— What is being asked —
Lift out, unaltered, the lines of the material below between the line holding "function automatic logic [2:0]" and the line holding "found on mclk", counting both.

— Data records —
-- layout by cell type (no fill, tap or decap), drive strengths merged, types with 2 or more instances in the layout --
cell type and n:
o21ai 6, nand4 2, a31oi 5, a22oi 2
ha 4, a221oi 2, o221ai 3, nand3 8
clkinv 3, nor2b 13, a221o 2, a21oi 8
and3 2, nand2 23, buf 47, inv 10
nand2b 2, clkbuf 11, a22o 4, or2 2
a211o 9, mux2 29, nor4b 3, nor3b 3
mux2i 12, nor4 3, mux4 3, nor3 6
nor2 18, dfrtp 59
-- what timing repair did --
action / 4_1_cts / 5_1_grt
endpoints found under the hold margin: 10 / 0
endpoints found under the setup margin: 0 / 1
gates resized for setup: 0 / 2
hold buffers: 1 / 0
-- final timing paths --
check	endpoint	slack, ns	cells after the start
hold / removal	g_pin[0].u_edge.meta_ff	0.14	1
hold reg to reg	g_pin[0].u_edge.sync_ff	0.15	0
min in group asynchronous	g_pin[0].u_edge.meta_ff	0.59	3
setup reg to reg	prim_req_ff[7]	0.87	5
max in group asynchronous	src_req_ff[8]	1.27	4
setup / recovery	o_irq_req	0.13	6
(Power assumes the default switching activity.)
--- config.mk ---
export PLATFORM = sky130hd
export DESIGN_NAME = adcc_top
export DESIGN_NICKNAME = d
export VERILOG_FILES = /design/src/include/adcc_pkg.sv /design/src/rtl/adcc_crc8.sv /design/src/rtl/adcc_top.sv
export SDC_FILE = /design/constraint.sdc
export NUM_CORES = 1
export LEC_CHECK = 0
export BUFFER_PORTS_ARGS = -buffer_cell sky130_fd_sc_hd__buf_2
export CORE_MARGIN = 2
export CORE_UTILIZATION = 50
export DETAILED_ROUTE_END_ITERATION = 6
export PLACE_DENSITY_LB_ADDON = 0.08
export SLEW_MARGIN = 20
export SYNTH_ARGS = -nofsm -noshare
export SYNTH_HDL_FRONTEND = slang
export SYNTH_HIERARCHICAL = 1
export SYNTH_SLANG_ARGS = --single-unit
--- constraint.sdc ---
create_clock -name mclk -period 6.5 [get_ports mclk]
set_input_delay 0.65 -clock mclk [delete_from_list [all_inputs] [get_ports mclk]]
set_output_delay 0.65 -clock mclk [all_outputs]
set_load 0.05 [all_outputs]
--- src/include/adcc_pkg.sv ---
// shared constants and types of the converter control block
package adcc_pkg;
  localparam int CH_COUNT   = 8;
  localparam int CODE_W     = 12;
  localparam int AVG_W      = 16;
  localparam int REG_W      = 16;
  localparam int LINK_BYTES = 3;

  localparam int CLK_PERIOD_NS    = 10;
  localparam int SAMPLE_PERIOD_NS = 1000;
  localparam int SAMPLE_CYCLES    =
    (SAMPLE_PERIOD_NS + CLK_PERIOD_NS - 1) / CLK_PERIOD_NS;

  localparam logic [7:0] ADDR_STATUS    = 8'h00;
  localparam logic [7:0] ADDR_GENERAL   = 8'h01;
  localparam logic [7:0] ADDR_AVG       = 8'h02;
  localparam logic [7:0] ADDR_MANUAL_CH = 8'h03;
  localparam logic [7:0] ADDR_FUNC      = 8'h04;
  localparam logic [7:0] ADDR_DIR       = 8'h05;
  localparam logic [7:0] ADDR_DRIVE     = 8'h06;
  localparam logic [7:0] ADDR_OUT_LEVEL = 8'h07;
  localparam logic [7:0] ADDR_IN_LEVEL  = 8'h08;
  localparam logic [7:0] ADDR_SEQ_MASK  = 8'h09;
  localparam logic [7:0] ADDR_RESULT    = 8'h0a;
  localparam logic [7:0] ADDR_RESULT_CH = 8'h0b;
  localparam logic [7:0] ADDR_THR_HIGH  = 8'h0c;
  localparam logic [7:0] ADDR_THR_LOW   = 8'h0d;

  localparam int GEN_CAL    = 0;
  localparam int GEN_CHECK  = 1;
  localparam int GEN_AUTO   = 2;
  localparam int GEN_HALT   = 3;
  localparam int GEN_ALERT  = 4;
  localparam int GEN_START  = 5;
  localparam int GEN_SUFFIX = 6;
  localparam int GEN_WINDOW = 8;
  localparam int GEN_W      = 9;

  localparam int ST_ERR   = 0;
  localparam int ST_BUSY  = 1;
  localparam int ST_VALID = 2;
  localparam int ST_HIGH  = 3;
  localparam int ST_LOW   = 4;

  localparam logic [GEN_W-1:0]  GEN_RST      = 9'h000;
  localparam logic [7:0]        CH_CFG_RST   = 8'h00;
  localparam logic [CODE_W-1:0] THR_HIGH_RST = 12'hfff;
  localparam logic [CODE_W-1:0] THR_LOW_RST  = 12'h000;
  localparam logic [2:0]        LINK_IDLE    = 3'h2;
  localparam int                LINK_WR_BIT  = 23;

  localparam logic [7:0] CRC_POLY = 8'h07;
  localparam logic [7:0] CRC_INIT = 8'h00;

  localparam logic [1:0] SUFFIX_CHID   = 2'h1;
  localparam logic [1:0] SUFFIX_STATUS = 2'h2;

  typedef enum logic [2:0] {
    S_IDLE, S_CAL, S_REQ, S_WAIT, S_GAP
  } adcc_state_type;

  typedef struct packed {
    logic       sclk;
    logic       cs_n;
    logic       sdi;
  } adcc_link_type;

  typedef struct packed {
    logic       start;
    logic       cal;
    logic [2:0] channel;
  } adcc_conv_req_type;

  typedef struct packed {
    logic              done;
    logic              cal_done;
    logic [CODE_W-1:0] code;
  } adcc_conv_rsp_type;
endpackage

--- src/rtl/adcc_crc8.sv ---
// crc-8 of one byte from a zero seed
module adcc_crc8
  import adcc_pkg::*;
#(
  parameter logic [7:0] POLY = CRC_POLY
) (
  input  wire logic [7:0] data,
  output logic      [7:0] crc
);
  always_comb begin
    crc = CRC_INIT ^ data;
    for (int i = 0; i < 8; i++) begin
      crc = crc[7] ? ((crc << 1) ^ POLY) : (crc << 1);
    end
  end
endmodule

--- src/rtl/adcc_top.sv ---
// channel, averaging, serial check and pin control of the converter
// Function
// after reset all eight channels are analog inputs
// function, direction and drive bits select analog, input, od or pp
// results are 12-bit unsigned straight binary codes
// codes pass through unchanged so 000, 800, fff map directly
// calibration bit starts calibration and clears itself when done
// one three-bit averaging ratio serves every analog channel
// averaged result is 16 bits with finer step
// host starts first conversion; follow-on conversions are internal
// averaged result is updated only after all samples are taken
// autonomous mode averages each masked channel in turn
// window comparator uses top 12 bits of averaged result
// with checking on, every sent and received byte has check byte
// check byte uses polynomial x^8 + x^2 + x + 1
// checking acts only while the check enable bit is set
// bad check byte discards data and sets inbound error flag
// writes are refused until error flag cleared by writing one
// alert enable raises alarm on inbound error
// suffix select 10b appends four status bits to read frame
// halt bit stops autonomous conversions after inbound error
// digital outputs drive the written output level
// input level reads real pin level of digital channels
// read data msb first, 16 or 12 bits plus 4-bit suffix
// analog channels read 0 and ignore output level
//
// Added by the designer: the plain strobed port and the register addresses.
module adcc_top
  import adcc_pkg::*;
#(
  parameter int SAMPLE_CYC = SAMPLE_CYCLES
) (
  input  wire logic              mclk,
  input  wire logic              rst_n,
  input  wire logic [7:0]        reg_addr,
  input  wire logic [REG_W-1:0]  reg_wdata,
  input  wire logic              reg_wr,
  input  wire logic              reg_rd,
  output logic      [REG_W-1:0]  reg_rdata,
  input  wire adcc_link_type     link_in,
  output logic                   sdo,
  output logic                   sdo_oe,
  output adcc_conv_req_type      conv_req,
  input  wire adcc_conv_rsp_type conv_rsp,
  input  wire logic [7:0]        pin_in,
  output logic      [7:0]        pin_out,
  output logic      [7:0]        pin_oe,
  output logic                   alarm
);
  // first circular channel after cur that the mask allows
  function automatic logic [2:0] next_ch(input logic [7:0] m,
                                         input logic [2:0] cur);
    logic [2:0] r;
    logic       found;
    r     = cur;
    found = 1'b0;
    for (int i = 1; i <= CH_COUNT; i++) begin
      if (!found && m[3'(cur + 3'(i))]) begin
        r     = 3'(cur + 3'(i));
        found = 1'b1;
      end
    end
    return r;
  endfunction

  logic [2:0]        lk_meta_reg;
  logic [2:0]        lk_sync_reg;
  logic [2:0]        lk_prev_reg;
  logic [7:0]        pin_meta_reg;
  logic [7:0]        pin_sync_reg;
  logic [GEN_W-1:0]  gen_reg;
  logic [2:0]        avg_reg;
  logic [2:0]        man_ch_reg;
  logic [7:0]        func_reg;
  logic [7:0]        dir_reg;
  logic [7:0]        drive_reg;
  logic [7:0]        out_lvl_reg;
  logic [7:0]        seq_reg;
  logic [CODE_W-1:0] thr_hi_reg;
  logic [CODE_W-1:0] thr_lo_reg;
  logic              err_reg;
  logic              valid_reg;
  logic              hi_reg;
  logic              lo_reg;
  logic              start_pend_reg;
  adcc_state_type    state_reg;
  logic [2:0]        chan_reg;
  logic [2:0]        ratio_run_reg;
  logic [7:0]        cnt_reg;
  logic [18:0]       acc_reg;
  logic [AVG_W-1:0]  result_reg;
  logic [2:0]        res_ch_reg;
  logic              res_avg_reg;
  logic [$clog2(SAMPLE_CYC+1)-1:0] tick_cnt_reg;
  logic [7:0]        in_shift_reg;
  logic [7:0]        in_hold_reg;
  logic [2:0]        in_bits_reg;
  logic              in_crcph_reg;
  logic [1:0]        in_bytes_reg;
  logic              in_bad_reg;
  logic [23:0]       in_word_reg;
  logic              link_wr_reg;
  logic [7:0]        out_byte_reg;
  logic [7:0]        out_hold_reg;
  logic [2:0]        out_bits_reg;
  logic              out_crcph_reg;
  logic [1:0]        out_idx_reg;
  logic [23:0]       out_word_reg;
  logic [7:0]        in_crc;
  logic [7:0]        out_crc;

  // link pins are sampled, their edges found on mclk
  wire sclk_s   = lk_sync_reg[2];
  wire cs_n_s   = lk_sync_reg[1];
  wire sdi_s    = lk_sync_reg[0];
  wire active   = ~cs_n_s;
  wire cs_fall  = ~cs_n_s & lk_prev_reg[1];
  wire cs_rise  = cs_n_s & ~lk_prev_reg[1];
  wire sclk_up  = active & sclk_s & ~lk_prev_reg[2];
  wire sclk_dn  = active & ~sclk_s & lk_prev_reg[2];
  // checking gate
  wire check_en = gen_reg[GEN_CHECK];

  always_ff @(posedge mclk or negedge rst_n) begin
    if (!rst_n) begin
      lk_meta_reg  <= LINK_IDLE;
      lk_sync_reg  <= LINK_IDLE;
      lk_prev_reg  <= LINK_IDLE;
      pin_meta_reg <= 8'h00;
      pin_sync_reg <= 8'h00;
    end else begin
      lk_meta_reg  <= {link_in.sclk, link_in.cs_n, link_in.sdi};
      lk_sync_reg  <= lk_meta_reg;
      lk_prev_reg  <= lk_sync_reg;
      pin_meta_reg <= pin_in;
      pin_sync_reg <= pin_meta_reg;
    end
  end

  // check bytes for both directions
  adcc_crc8 #(.POLY(CRC_POLY)) u_in_crc (
    .data (in_hold_reg),
    .crc  (in_crc)
  );
  adcc_crc8 #(.POLY(CRC_POLY)) u_out_crc (
    .data (out_hold_reg),
    .crc  (out_crc)
  );

  // inbound byte assembly; mismatch poisons the whole frame
  wire [7:0] in_next   = {in_shift_reg[6:0], sdi_s};
  wire       in_last   = sclk_up & (in_bits_reg == 3'd7);
  // mismatch on inbound check byte
  wire       mismatch  = in_last & in_crcph_reg & (in_next != in_crc);
  wire       frame_ok  = (in_bytes_reg == 2'(LINK_BYTES)) & ~in_bad_reg
                         & ~in_crcph_reg & in_word_reg[LINK_WR_BIT];

  always_ff @(posedge mclk or negedge rst_n) begin
    if (!rst_n) begin
      in_shift_reg <= 8'h00;
      in_hold_reg  <= 8'h00;
      in_bits_reg  <= 3'd0;
      in_crcph_reg <= 1'b0;
      in_bytes_reg <= 2'd0;
      in_bad_reg   <= 1'b0;
      in_word_reg  <= 24'h000000;
      link_wr_reg  <= 1'b0;
    end else begin
      // discard the frame's write
      link_wr_reg <= cs_rise & frame_ok;
      if (cs_fall) begin
        in_bits_reg  <= 3'd0;
        in_crcph_reg <= 1'b0;
        in_bytes_reg <= 2'd0;
        in_bad_reg   <= 1'b0;
      end else if (sclk_up) begin
        in_shift_reg <= in_next;
        in_bits_reg  <= in_bits_reg + 3'd1;
        if (in_last && in_crcph_reg) begin
          in_crcph_reg <= 1'b0;
          in_bad_reg   <= in_bad_reg | mismatch;
          in_bytes_reg <= in_bytes_reg + 2'd1;
        end else if (in_last && in_bytes_reg != 2'(LINK_BYTES)) begin
          in_word_reg <= {in_word_reg[15:0], in_next};
          in_hold_reg <= in_next;
          // check byte expected after each data byte
          if (check_en) begin
            in_crcph_reg <= 1'b1;
          end else begin
            in_bytes_reg <= in_bytes_reg + 2'd1;
          end
        end
      end
    end
  end

  // write path: local port wins over a link write in the same cycle
  wire             any_wr = reg_wr | link_wr_reg;
  wire [7:0]       w_addr = reg_wr ? reg_addr : {1'b0, in_word_reg[22:16]};
  wire [REG_W-1:0] w_data = reg_wr ? reg_wdata : in_word_reg[15:0];
  // lockout while error flag stands
  wire             wr_ok  = any_wr & ~err_reg;

  function automatic logic hit(input logic [7:0] a);
    return wr_ok && (w_addr == a);
  endfunction

  wire wr_status  = any_wr & (w_addr == ADDR_STATUS);
  wire wr_general = hit(ADDR_GENERAL);
  wire cal_done   = (state_reg == S_CAL) & conv_rsp.cal_done;
  wire conv_fin;
  wire [CODE_W-1:0] cmp_code;

  always_ff @(posedge mclk or negedge rst_n) begin
    if (!rst_n) begin
      // all channels analog
      gen_reg     <= GEN_RST;
      avg_reg     <= 3'd0;
      man_ch_reg  <= 3'd0;
      func_reg    <= CH_CFG_RST;
      dir_reg     <= CH_CFG_RST;
      drive_reg   <= CH_CFG_RST;
      out_lvl_reg <= CH_CFG_RST;
      seq_reg     <= CH_CFG_RST;
      thr_hi_reg  <= THR_HIGH_RST;
      thr_lo_reg  <= THR_LOW_RST;
    end else begin
      if (wr_general) begin
        gen_reg <= {w_data[GEN_W-1:GEN_START+1], 1'b0, w_data[GEN_START-1:1],
                    w_data[GEN_CAL] | (gen_reg[GEN_CAL] & ~cal_done)};
      end else if (cal_done) begin
        // self-clearing calibration bit
        gen_reg[GEN_CAL] <= 1'b0;
      end
      // one ratio for all channels
      if (hit(ADDR_AVG))       avg_reg     <= w_data[2:0];
      if (hit(ADDR_MANUAL_CH)) man_ch_reg  <= w_data[2:0];
      if (hit(ADDR_FUNC))      func_reg    <= w_data[7:0];
      if (hit(ADDR_DIR))       dir_reg     <= w_data[7:0];
      if (hit(ADDR_DRIVE))     drive_reg   <= w_data[7:0];
      if (hit(ADDR_OUT_LEVEL)) out_lvl_reg <= w_data[7:0];
      if (hit(ADDR_SEQ_MASK))  seq_reg     <= w_data[7:0];
      if (hit(ADDR_THR_HIGH))  thr_hi_reg  <= w_data[CODE_W-1:0];
      if (hit(ADDR_THR_LOW))   thr_lo_reg  <= w_data[CODE_W-1:0];
    end
  end

  // window compare on finished result
  wire wc_high = gen_reg[GEN_WINDOW] & conv_fin & (cmp_code > thr_hi_reg);
  wire wc_low  = gen_reg[GEN_WINDOW] & conv_fin & (cmp_code < thr_lo_reg);

  // flags: hardware set wins over a write-one clear
  always_ff @(posedge mclk or negedge rst_n) begin
    if (!rst_n) begin
      err_reg        <= 1'b0;
      valid_reg      <= 1'b0;
      hi_reg         <= 1'b0;
      lo_reg         <= 1'b0;
      start_pend_reg <= 1'b0;
    end else begin
      // only a one written to the flag clears it
      err_reg   <= mismatch | (err_reg & ~(wr_status & w_data[ST_ERR]));
      valid_reg <= conv_fin | (valid_reg & ~(wr_status & w_data[ST_VALID]));
      hi_reg    <= wc_high | (hi_reg & ~(wr_status & w_data[ST_HIGH]));
      lo_reg    <= wc_low | (lo_reg & ~(wr_status & w_data[ST_LOW]));
      start_pend_reg <= (wr_general & w_data[GEN_START]) | (start_pend_reg
                        & (state_reg != S_IDLE | gen_reg[GEN_CAL]));
    end
  end

  // sample pacing divider, one-cycle tick
  wire tick = (tick_cnt_reg == ($bits(tick_cnt_reg))'(SAMPLE_CYC - 1));
  always_ff @(posedge mclk or negedge rst_n) begin
    if (!rst_n) begin
      tick_cnt_reg <= '0;
    end else begin
      tick_cnt_reg <= tick ? '0 : tick_cnt_reg + 1'b1;
    end
  end

  // conversion sequencing
  wire [7:0]  usable    = seq_reg & ~func_reg;
  wire        idle      = (state_reg == S_IDLE);
  wire        cal_go    = idle & gen_reg[GEN_CAL];
  wire        man_go    = idle & start_pend_reg & ~cal_go;
  // halt on inbound error
  wire        halted    = gen_reg[GEN_HALT] & err_reg;
  // walk masked analog channels in turn
  wire        auto_go   = idle & gen_reg[GEN_AUTO] & tick & (|usable)
                          & ~halted & ~cal_go & ~start_pend_reg;
  wire [2:0]  auto_ch   = next_ch(usable, chan_reg);
  // plain binary code accumulated unchanged
  wire [18:0] acc_next  = acc_reg + {7'h00, conv_rsp.code};
  wire [7:0]  target    = 8'h01 << ratio_run_reg;
  wire        last_smp  = (cnt_reg + 8'h01) == target;
  wire        avg_run   = (ratio_run_reg != 3'd0);
  // R7 16-bit average: sum scaled by 16 then divided by count
  wire [22:0] scaled    = {acc_next, 4'h0} >> ratio_run_reg;
  wire [AVG_W-1:0] res_next = avg_run ? scaled[AVG_W-1:0]
                                      : {4'h0, conv_rsp.code};
  assign conv_fin = (state_reg == S_WAIT) & conv_rsp.done & last_smp;
  assign cmp_code = avg_run ? scaled[AVG_W-1:4] : conv_rsp.code;

  always_ff @(posedge mclk or negedge rst_n) begin
    if (!rst_n) begin
      state_reg     <= S_IDLE;
      chan_reg      <= 3'd0;
      ratio_run_reg <= 3'd0;
      cnt_reg       <= 8'h00;
      acc_reg       <= 19'h00000;
      result_reg    <= 16'h0000;
      res_ch_reg    <= 3'd0;
      res_avg_reg   <= 1'b0;
    end else begin
      unique case (state_reg)
        S_IDLE: begin
          if (cal_go) begin
            // calibration runs until the converter reports done
            state_reg <= S_CAL;
          end else if (man_go || auto_go) begin
            state_reg     <= S_REQ;
            chan_reg      <= man_go ? man_ch_reg : auto_ch;
            ratio_run_reg <= avg_reg;
            cnt_reg       <= 8'h00;
            acc_reg       <= 19'h00000;
          end
        end
        S_REQ: state_reg <= S_WAIT;
        S_WAIT: begin
          if (conv_rsp.done) begin
            acc_reg <= acc_next;
            cnt_reg <= cnt_reg + 8'h01;
            if (last_smp) begin
              // result replaced only once averaging ends
              state_reg   <= S_IDLE;
              result_reg  <= res_next;
              res_ch_reg  <= chan_reg;
              res_avg_reg <= avg_run;
            end else begin
              state_reg <= S_GAP;
            end
          end
        end
        // follow-on conversions started internally
        S_GAP: if (tick) state_reg <= S_REQ;
        S_CAL: if (conv_rsp.cal_done) state_reg <= S_IDLE;
      endcase
    end
  end

  assign conv_req.start   = (state_reg == S_REQ);
  assign conv_req.cal     = (state_reg == S_CAL);
  assign conv_req.channel = chan_reg;

  // status suffix when select is 10b
  wire [1:0] sfx_sel = gen_reg[GEN_SUFFIX+1:GEN_SUFFIX];
  wire [3:0] suffix  = (sfx_sel == SUFFIX_STATUS)
                         ? {err_reg, hi_reg, lo_reg, valid_reg}
                       : (sfx_sel == SUFFIX_CHID) ? {1'b0, res_ch_reg}
                       : 4'h0;
  // msb-aligned word, 16 or 12 bits then suffix
  wire [23:0] frame  = res_avg_reg ? {result_reg, suffix, 4'h0}
                                   : {result_reg[11:0], suffix, 8'h00};
  wire [7:0]  nxt_byte = (out_idx_reg == 2'd0) ? out_word_reg[15:8]
                       : (out_idx_reg == 2'd1) ? out_word_reg[7:0]
                       : 8'h00;

  // frame captured at select so a finishing conversion cannot tear it
  always_ff @(posedge mclk or negedge rst_n) begin
    if (!rst_n) begin
      out_byte_reg  <= 8'h00;
      out_hold_reg  <= 8'h00;
      out_bits_reg  <= 3'd0;
      out_crcph_reg <= 1'b0;
      out_idx_reg   <= 2'd0;
      out_word_reg  <= 24'h000000;
    end else if (cs_fall) begin
      out_word_reg  <= frame;
      out_byte_reg  <= frame[23:16];
      out_hold_reg  <= frame[23:16];
      out_bits_reg  <= 3'd0;
      out_crcph_reg <= 1'b0;
      out_idx_reg   <= 2'd0;
    end else if (sclk_dn) begin
      out_bits_reg <= out_bits_reg + 3'd1;
      if (out_bits_reg != 3'd7) begin
        out_byte_reg <= {out_byte_reg[6:0], 1'b0};
      end else if (check_en && !out_crcph_reg) begin
        // check byte after each sent byte
        out_byte_reg  <= out_crc;
        out_crcph_reg <= 1'b1;
      end else begin
        out_crcph_reg <= 1'b0;
        out_idx_reg   <= out_idx_reg + 2'd1;
        out_byte_reg  <= nxt_byte;
        out_hold_reg  <= nxt_byte;
      end
    end
  end

  assign sdo    = out_byte_reg[7];
  assign sdo_oe = active;

  // open drain drives low only, analog never driven
  wire [7:0] dout_en = func_reg & dir_reg;
  always_ff @(posedge mclk or negedge rst_n) begin
    if (!rst_n) begin
      pin_out <= 8'h00;
      pin_oe  <= 8'h00;
    end else begin
      pin_out <= dout_en & drive_reg & out_lvl_reg;
      pin_oe  <= dout_en & (drive_reg | ~out_lvl_reg);
    end
  end

  // alarm on inbound error
  assign alarm = (gen_reg[GEN_ALERT] & err_reg) | hi_reg | lo_reg;

  // real pin level of digital channels, zero for analog
  wire [7:0] in_level = pin_sync_reg & func_reg;
  wire [15:0] status  = {11'h000, lo_reg, hi_reg, valid_reg, ~idle, err_reg};
  wire [15:0] rd_mux  =
      (reg_addr == ADDR_STATUS)    ? status
    : (reg_addr == ADDR_GENERAL)   ? {7'h00, gen_reg}
    : (reg_addr == ADDR_AVG)       ? {13'h0000, avg_reg}
    : (reg_addr == ADDR_MANUAL_CH) ? {13'h0000, man_ch_reg}
    : (reg_addr == ADDR_FUNC)      ? {8'h00, func_reg}
    : (reg_addr == ADDR_DIR)       ? {8'h00, dir_reg}
    : (reg_addr == ADDR_DRIVE)     ? {8'h00, drive_reg}
    : (reg_addr == ADDR_OUT_LEVEL) ? {8'h00, out_lvl_reg}
    : (reg_addr == ADDR_IN_LEVEL)  ? {8'h00, in_level}
    : (reg_addr == ADDR_SEQ_MASK)  ? {8'h00, seq_reg}
    : (reg_addr == ADDR_RESULT)    ? result_reg
    : (reg_addr == ADDR_RESULT_CH) ? {13'h0000, res_ch_reg}
    : (reg_addr == ADDR_THR_HIGH)  ? {4'h0, thr_hi_reg}
    : (reg_addr == ADDR_THR_LOW)   ? {4'h0, thr_lo_reg}
    : 16'h0000;

  // read data stands only in the cycle after the strobe
  always_ff @(posedge mclk or negedge rst_n) begin
    if (!rst_n) begin
      reg_rdata <= 16'h0000;
    end else begin
      reg_rdata <= reg_rd ? rd_mux : 16'h0000;
    end
  end
endmodule
**config.mk**
```make
export PLATFORM = sky130hd
export DESIGN_NAME = i2c_slave_stretch_buffer
export DESIGN_NICKNAME = d
export VERILOG_FILES = /design/src/inc/i2c_slave_pkg.sv /design/src/inc/shift_if.sv /design/src/hdl/i2c_slave_stretch_buffer.sv /design/src/hdl/i2c_pin_sync.sv /design/src/hdl/i2c_byte_shifter.sv
export SDC_FILE = /design/constraint.sdc
export NUM_CORES = 1
export LEC_CHECK = 0
export BUFFER_PORTS_ARGS = -buffer_cell sky130_fd_sc_hd__buf_2
export CORE_MARGIN = 2
export CORE_UTILIZATION = 51
export CTS_CLUSTER_DIAMETER = 120
export DETAILED_ROUTE_END_ITERATION = 7
export HOLD_SLACK_MARGIN = 0.08
export PLACE_DENSITY = 0.85
export SETUP_SLACK_MARGIN = 0.15
export SYNTH_ARGS = -nofsm -noshare
export SYNTH_HDL_FRONTEND = slang
export SYNTH_HIERARCHICAL = 1
export SYNTH_SLANG_ARGS = --single-unit
export TNS_END_PERCENT = 20
```
**constraint.sdc**
```tcl
create_clock -name clk_sys -period 6.3 [get_ports clk_sys]
set_input_delay 0.63 -clock clk_sys [delete_from_list [all_inputs] [get_ports clk_sys]]
set_output_delay 0.63 -clock clk_sys [all_outputs]
set_load 0.005 [all_outputs]
```
$ cat config.mk
export PLATFORM = sky130hd
export DESIGN_NAME = controller_fault_status_reg
export DESIGN_NICKNAME = d
export VERILOG_FILES = /design/src/inc/fault_status_pkg.sv /design/src/verilog/fault_flag_capture.sv /design/src/verilog/controller_fault_status_reg.sv
export SDC_FILE = /design/constraint.sdc
export NUM_CORES = 1
export LEC_CHECK = 0
export BUFFER_PORTS_ARGS = -buffer_cell sky130_fd_sc_hd__clkbuf_2
export CORE_ASPECT_RATIO = 0.7
export CORE_MARGIN = 4
export CORE_UTILIZATION = 41
export DETAILED_ROUTE_END_ITERATION = 16
export GPL_TIMING_DRIVEN = 0
export HOLD_SLACK_MARGIN = 0.12
export PLACE_DENSITY_LB_ADDON = 0.2
export SLEW_MARGIN = 10
export SYNTH_ARGS = -nofsm -noshare
export SYNTH_HDL_FRONTEND = slang
export SYNTH_SLANG_ARGS = --single-unit
$ cat constraint.sdc
create_clock -name CLK -period 1.4 [get_ports CLK]
set_clock_uncertainty 0.2 [all_clocks]
set_input_delay 0.07 -clock CLK [delete_from_list [all_inputs] [get_ports CLK]]
set_output_delay 0.07 -clock CLK [all_outputs]
set_load 0.1 [all_outputs]
$ cat config.mk
export PLATFORM = sky130hd
export DESIGN_NAME = clk_cond_cfg
export DESIGN_NICKNAME = d
export VERILOG_FILES = /design/src/common/clk_cond_pkg.sv /design/src/design/out_channel.sv /design/src/design/clk_cond_cfg.sv
export SDC_FILE = /design/constraint.sdc
export NUM_CORES = 1
export LEC_CHECK = 0
export ABC_AREA = 1
export BUFFER_PORTS_ARGS = -buffer_cell sky130_fd_sc_hd__buf_2
export CAP_MARGIN = 40
export CORE_UTILIZATION = 62
export DETAILED_ROUTE_END_ITERATION = 8
export PLACE_DENSITY_LB_ADDON = 0.05
export SLEW_MARGIN = 10
export SYNTH_ARGS = -nofsm -noshare
export SYNTH_HDL_FRONTEND = slang
export SYNTH_SLANG_ARGS = --single-unit
$ cat constraint.sdc
create_clock -name clk -period 3.1 [get_ports clk]
set_input_delay 0.155 -clock clk [delete_from_list [all_inputs] [get_ports clk]]
set_output_delay 0.155 -clock clk [all_outputs]
set_load 0.05 [all_outputs]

— Response —
  function automatic logic [2:0] next_ch(input logic [7:0] m,
                                         input logic [2:0] cur);
    logic [2:0] r;
    logic       found;
    r     = cur;
    found = 1'b0;
    for (int i = 1; i <= CH_COUNT; i++) begin
      if (!found && m[3'(cur + 3'(i))]) begin
        r     = 3'(cur + 3'(i));
        found = 1'b1;
      end
    end
    return r;
  endfunction

  logic [2:0]        lk_meta_reg;
  logic [2:0]        lk_sync_reg;
  logic [2:0]        lk_prev_reg;
  logic [7:0]        pin_meta_reg;
  logic [7:0]        pin_sync_reg;
  logic [GEN_W-1:0]  gen_reg;
  logic [2:0]        avg_reg;
  logic [2:0]        man_ch_reg;
  logic [7:0]        func_reg;
  logic [7:0]        dir_reg;
  logic [7:0]        drive_reg;
  logic [7:0]        out_lvl_reg;
  logic [7:0]        seq_reg;
  logic [CODE_W-1:0] thr_hi_reg;
  logic [CODE_W-1:0] thr_lo_reg;
  logic              err_reg;
  logic              valid_reg;
  logic              hi_reg;
  logic              lo_reg;
  logic              start_pend_reg;
  adcc_state_type    state_reg;
  logic [2:0]        chan_reg;
  logic [2:0]        ratio_run_reg;
  logic [7:0]        cnt_reg;
  logic [18:0]       acc_reg;
  logic [AVG_W-1:0]  result_reg;
  logic [2:0]        res_ch_reg;
  logic              res_avg_reg;
  logic [$clog2(SAMPLE_CYC+1)-1:0] tick_cnt_reg;
  logic [7:0]        in_shift_reg;
  logic [7:0]        in_hold_reg;
  logic [2:0]        in_bits_reg;
  logic              in_crcph_reg;
  logic [1:0]        in_bytes_reg;
  logic              in_bad_reg;
  logic [23:0]       in_word_reg;
  logic              link_wr_reg;
  logic [7:0]        out_byte_reg;
  logic [7:0]        out_hold_reg;
  logic [2:0]        out_bits_reg;
  logic              out_crcph_reg;
  logic [1:0]        out_idx_reg;
  logic [23:0]       out_word_reg;
  logic [7:0]        in_crc;
  logic [7:0]        out_crc;

  // link pins are sampled, their edges found on mclk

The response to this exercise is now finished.